Q: As the database grows, since the role of the index is so important, who can put aside the specific database to explain how the index works? Answer: (I'll answer the question myself: O) Why do I need an index
The data is stored as a block on disk. To ensure atomicity of the disk operation, all data blocks are accessed when the data is accessed. These blocks of data on disk are similar to linked lists, where they all contain a data segment and a pointer pointing to the memory address of the next node (the data block), and none of them require continuous storage (that is, logically contiguous chunks can be physically far apart).
Since many records can only be sorted by one field, to query an unsorted field, you need to use a linear lookup, that is, to access N/2 blocks of data, where n refers to all the blocks of data that a table covers. If the field is a non-key field (that is, does not contain a unique value), then search the entire tablespace, that is, to access all n blocks of data.

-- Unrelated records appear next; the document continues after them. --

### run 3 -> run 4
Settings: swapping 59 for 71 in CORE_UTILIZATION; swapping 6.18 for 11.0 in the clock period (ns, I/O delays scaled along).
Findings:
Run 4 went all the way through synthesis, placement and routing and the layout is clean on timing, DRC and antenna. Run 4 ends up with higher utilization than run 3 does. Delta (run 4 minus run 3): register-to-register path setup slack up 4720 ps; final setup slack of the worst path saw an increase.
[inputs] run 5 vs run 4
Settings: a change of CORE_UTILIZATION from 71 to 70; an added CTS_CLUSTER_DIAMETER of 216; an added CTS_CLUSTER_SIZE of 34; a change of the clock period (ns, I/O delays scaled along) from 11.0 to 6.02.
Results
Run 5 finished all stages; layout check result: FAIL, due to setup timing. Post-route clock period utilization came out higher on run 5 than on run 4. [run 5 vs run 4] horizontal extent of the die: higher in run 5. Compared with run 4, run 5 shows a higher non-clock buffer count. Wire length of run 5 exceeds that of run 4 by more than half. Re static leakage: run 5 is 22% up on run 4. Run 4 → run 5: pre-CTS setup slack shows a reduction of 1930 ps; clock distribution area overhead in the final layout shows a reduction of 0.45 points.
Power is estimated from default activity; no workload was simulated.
Design top_level, start of the top module:
module top_level
#(parameter WIDTH = 8)
(
	input clk, rst, init, finish, ack,
	input [WIDTH-1:0]
		ori_0,
		ori_1,
		ori_2,
		ori_3,
		ori_4,
		ori_5,
		ori_6,
		ori_7,
		ori_8,
		ori_9,
		ori_10,
		ori_11,
		ori_12,
		ori_13,
		ori_14,
		ori_15,
		ori_16,
		ori_17,
		ori_18,
		ori_19,
		ori_20,
		ori_21,
		ori_22,
		ori_23,
		ori_24,
		ori_25,
		ori_26,
		ori_27,
		ori_28,
		ori_29,
		ori_30,
		ori_31,
		can_0,
		can_1,
		can_2,
		can_3,
		can_4,
		can_5,
		can_6,
		can_7,
		can_8,
		can_9,
		can_10,
		can_11,
		can_12,
		can_13,
		can_14,
		can_15,
		can_16,
		can_17,
		can_18,
		can_19,
		can_20,
		can_21,
		can_22,
		can_23,
		can_24,
		can_25,
		can_26,
		can_27,
		can_28,
		can_29,
		can_30,
		can_31,
	output done,
	output [WIDTH+4:0] out_sad
	);
Size: about 610 flip-flops, ~530 I/O pins, ~51000 um2 of cells after synthesis.
clock: 5.27 ns
lec_check: 0
cap_margin: 5
core_aspect_ratio: 0.91
core_margin: 2
core_utilization: 72
cts_cluster_size: 88
max_routing_layer: met4
place_density: 0.64
setup_slack_margin: 1.47
slew_margin: 20
run.sh (not shown) runs the stock make flow with config.mk's settings and CLKGATE_MAP_FILE=.
The starting point aborted during global routing with ODB-0269.
Change:
- CAP_MARGIN: 5 -> 20
- CORE_ASPECT_RATIO: 0.91 -> default
- CORE_UTILIZATION: 72 -> 40
- CTS_CLUSTER_SIZE: 88 -> default
- MAX_ROUTING_LAYER: met4 -> default
- PLACE_DENSITY: 0.64 -> default
- SETUP_SLACK_MARGIN: 1.47 -> default
- clock period: 5.27 -> 5.8 ns (I/O delays scaled with it)
With this change the flow went through all stages and came out clean; die area rises by 79%; area after synthesis does not change; synthesized cell count does not change.

========
== v46 ==
top_level again, from the RTL that the note above started with.
==> flow/design.v (excerpt) <==
module top_level
#(parameter WIDTH = 8)
(
	input clk, rst, init, finish, ack,
	input [WIDTH-1:0]
		ori_0,
		ori_1,
		ori_2,
		ori_3,
		ori_4,
		ori_5,
		ori_6,
		ori_7,
		ori_8,
		ori_9,
		ori_10,
		ori_11,
		ori_12,
		ori_13,
		ori_14,
		ori_15,
		ori_16,
		ori_17,
		ori_18,
		ori_19,
		ori_20,
		ori_21,
		ori_22,
		ori_23,
		ori_24,
		ori_25,
		ori_26,
		ori_27,
		ori_28,
		ori_29,
		ori_30,
		ori_31,
		can_0,
		can_1,
		can_2,
		can_3,
		can_4,
		can_5,
		can_6,
		can_7,
		can_8,
		can_9,
		can_10,
		can_11,
		can_12,
		can_13,
		can_14,
		can_15,
		can_16,
		can_17,
		can_18,
		can_19,
		can_20,
		can_21,
		can_22,
		can_23,
		can_24,
		can_25,
		can_26,
		can_27,
		can_28,
		can_29,
		can_30,
		can_31,
	output done,
	output [WIDTH+4:0] out_sad
	);
Settings: LEC_CHECK=0, ABC_AREA=1, CAP_MARGIN=15, CELL_PAD_IN_SITES_DETAIL_PLACEMENT=2, CELL_PAD_IN_SITES_GLOBAL_PLACEMENT=2, CORE_ASPECT_RATIO=1.47, CORE_MARGIN=10, CORE_UTILIZATION=37, CTS_CLUSTER_DIAMETER=172, GPL_ROUTABILITY_DRIVEN=0, HOLD_SLACK_MARGIN=0.09, MAX_ROUTING_LAYER=met4, PLACE_DENSITY_LB_ADDON=0.27, SETUP_SLACK_MARGIN=1.19, SLEW_MARGIN=15, TNS_END_PERCENT=60; clock period 6.38 ns.
Input-level comparison between v5 and v46:
Settings: CELL_PAD_IN_SITES_DETAIL_PLACEMENT removed (was 2); GPL_ROUTABILITY_DRIVEN removed (was 0); SLEW_MARGIN changed from 15 to 20; CORE_UTILIZATION changed from 37 to 72; PLACE_DENSITY_LB_ADDON removed (was 0.27); CORE_MARGIN changed from 10 to 2; ABC_AREA removed (was 1); PLACE_DENSITY newly set to 0.66; CORE_ASPECT_RATIO removed (was 1.47); CELL_PAD_IN_SITES_GLOBAL_PLACEMENT removed (was 2); CAP_MARGIN changed from 15 to 0; SETUP_SLACK_MARGIN changed from 1.19 to 0.64; HOLD_SLACK_MARGIN removed (was 0.09); TNS_END_PERCENT removed (was 60); CTS_CLUSTER_DIAMETER removed (was 172); the clock period (ns, I/O delays scaled along) changed from 6.38 to 5.2.
Findings:
Against v46, yosys synthesis chip area in v5 fell by a little under 10%.
Tool error ODB-0269 stopped v5 during global routing; no final results.
Taking v46 as the reference point, the area after synthesis of v5 falls by 7.4%.
Relative to v46, the total die area of v5 is lower by 56%.
Summary — floorplan row count, v5 relative to v46: lower, by about 43%.
Starting density of the core: v5 vs v46 up 35 points
Input-level comparison between v9 and v5:
Settings: changing CAP_MARGIN from 0 to 20; removing SETUP_SLACK_MARGIN (formerly 0.64); changing CORE_UTILIZATION from 72 to 62; removing PLACE_DENSITY (formerly 0.66); removing MAX_ROUTING_LAYER (formerly met4); changing the clock period (ns, I/O delays scaled along) from 5.2 to 3.02.
Notes after the runs:
v9 got as far as global routing, where a tool error ended the run.
For simple-gate area share of the yosys netlist, v5 and v9 come out practically identical.
v9 reports a higher number of buffers created by CTS than v5 does.
Cmp v5 and v9 / fraction of the core area occupied by cells at floorplan / higher: v5
In v9 relative to v5, total placed cells including tap cells had gone up by more than 10%.
As far as post-synth tally of flip-flops with integrated enable is concerned, v5 and v9 perform about the same.
The setup fix buffers added after clock tree synthesis in v9 is 0.53 times that in v5.
Die size of v9 exceeds that of v5 by more than 10%.
When v9 is measured against v5, its floorplan die height turns out 7.6% higher.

However, for a sorted field, you can use a binary lookup so that you access only log2 n blocks of data. Similarly, for a non-key field that has already been ordered, it is no longer necessary to search for additional chunks of data in the table as long as a larger value is found. As a result, there is a substantial improvement in performance.
What is an index
An index is a way to sort records by multiple fields. Indexing a field in a table creates another data structure that holds the value of the field, and each value points to the record associated with it. The data structure of this index is sorted so that it can perform a binary lookup.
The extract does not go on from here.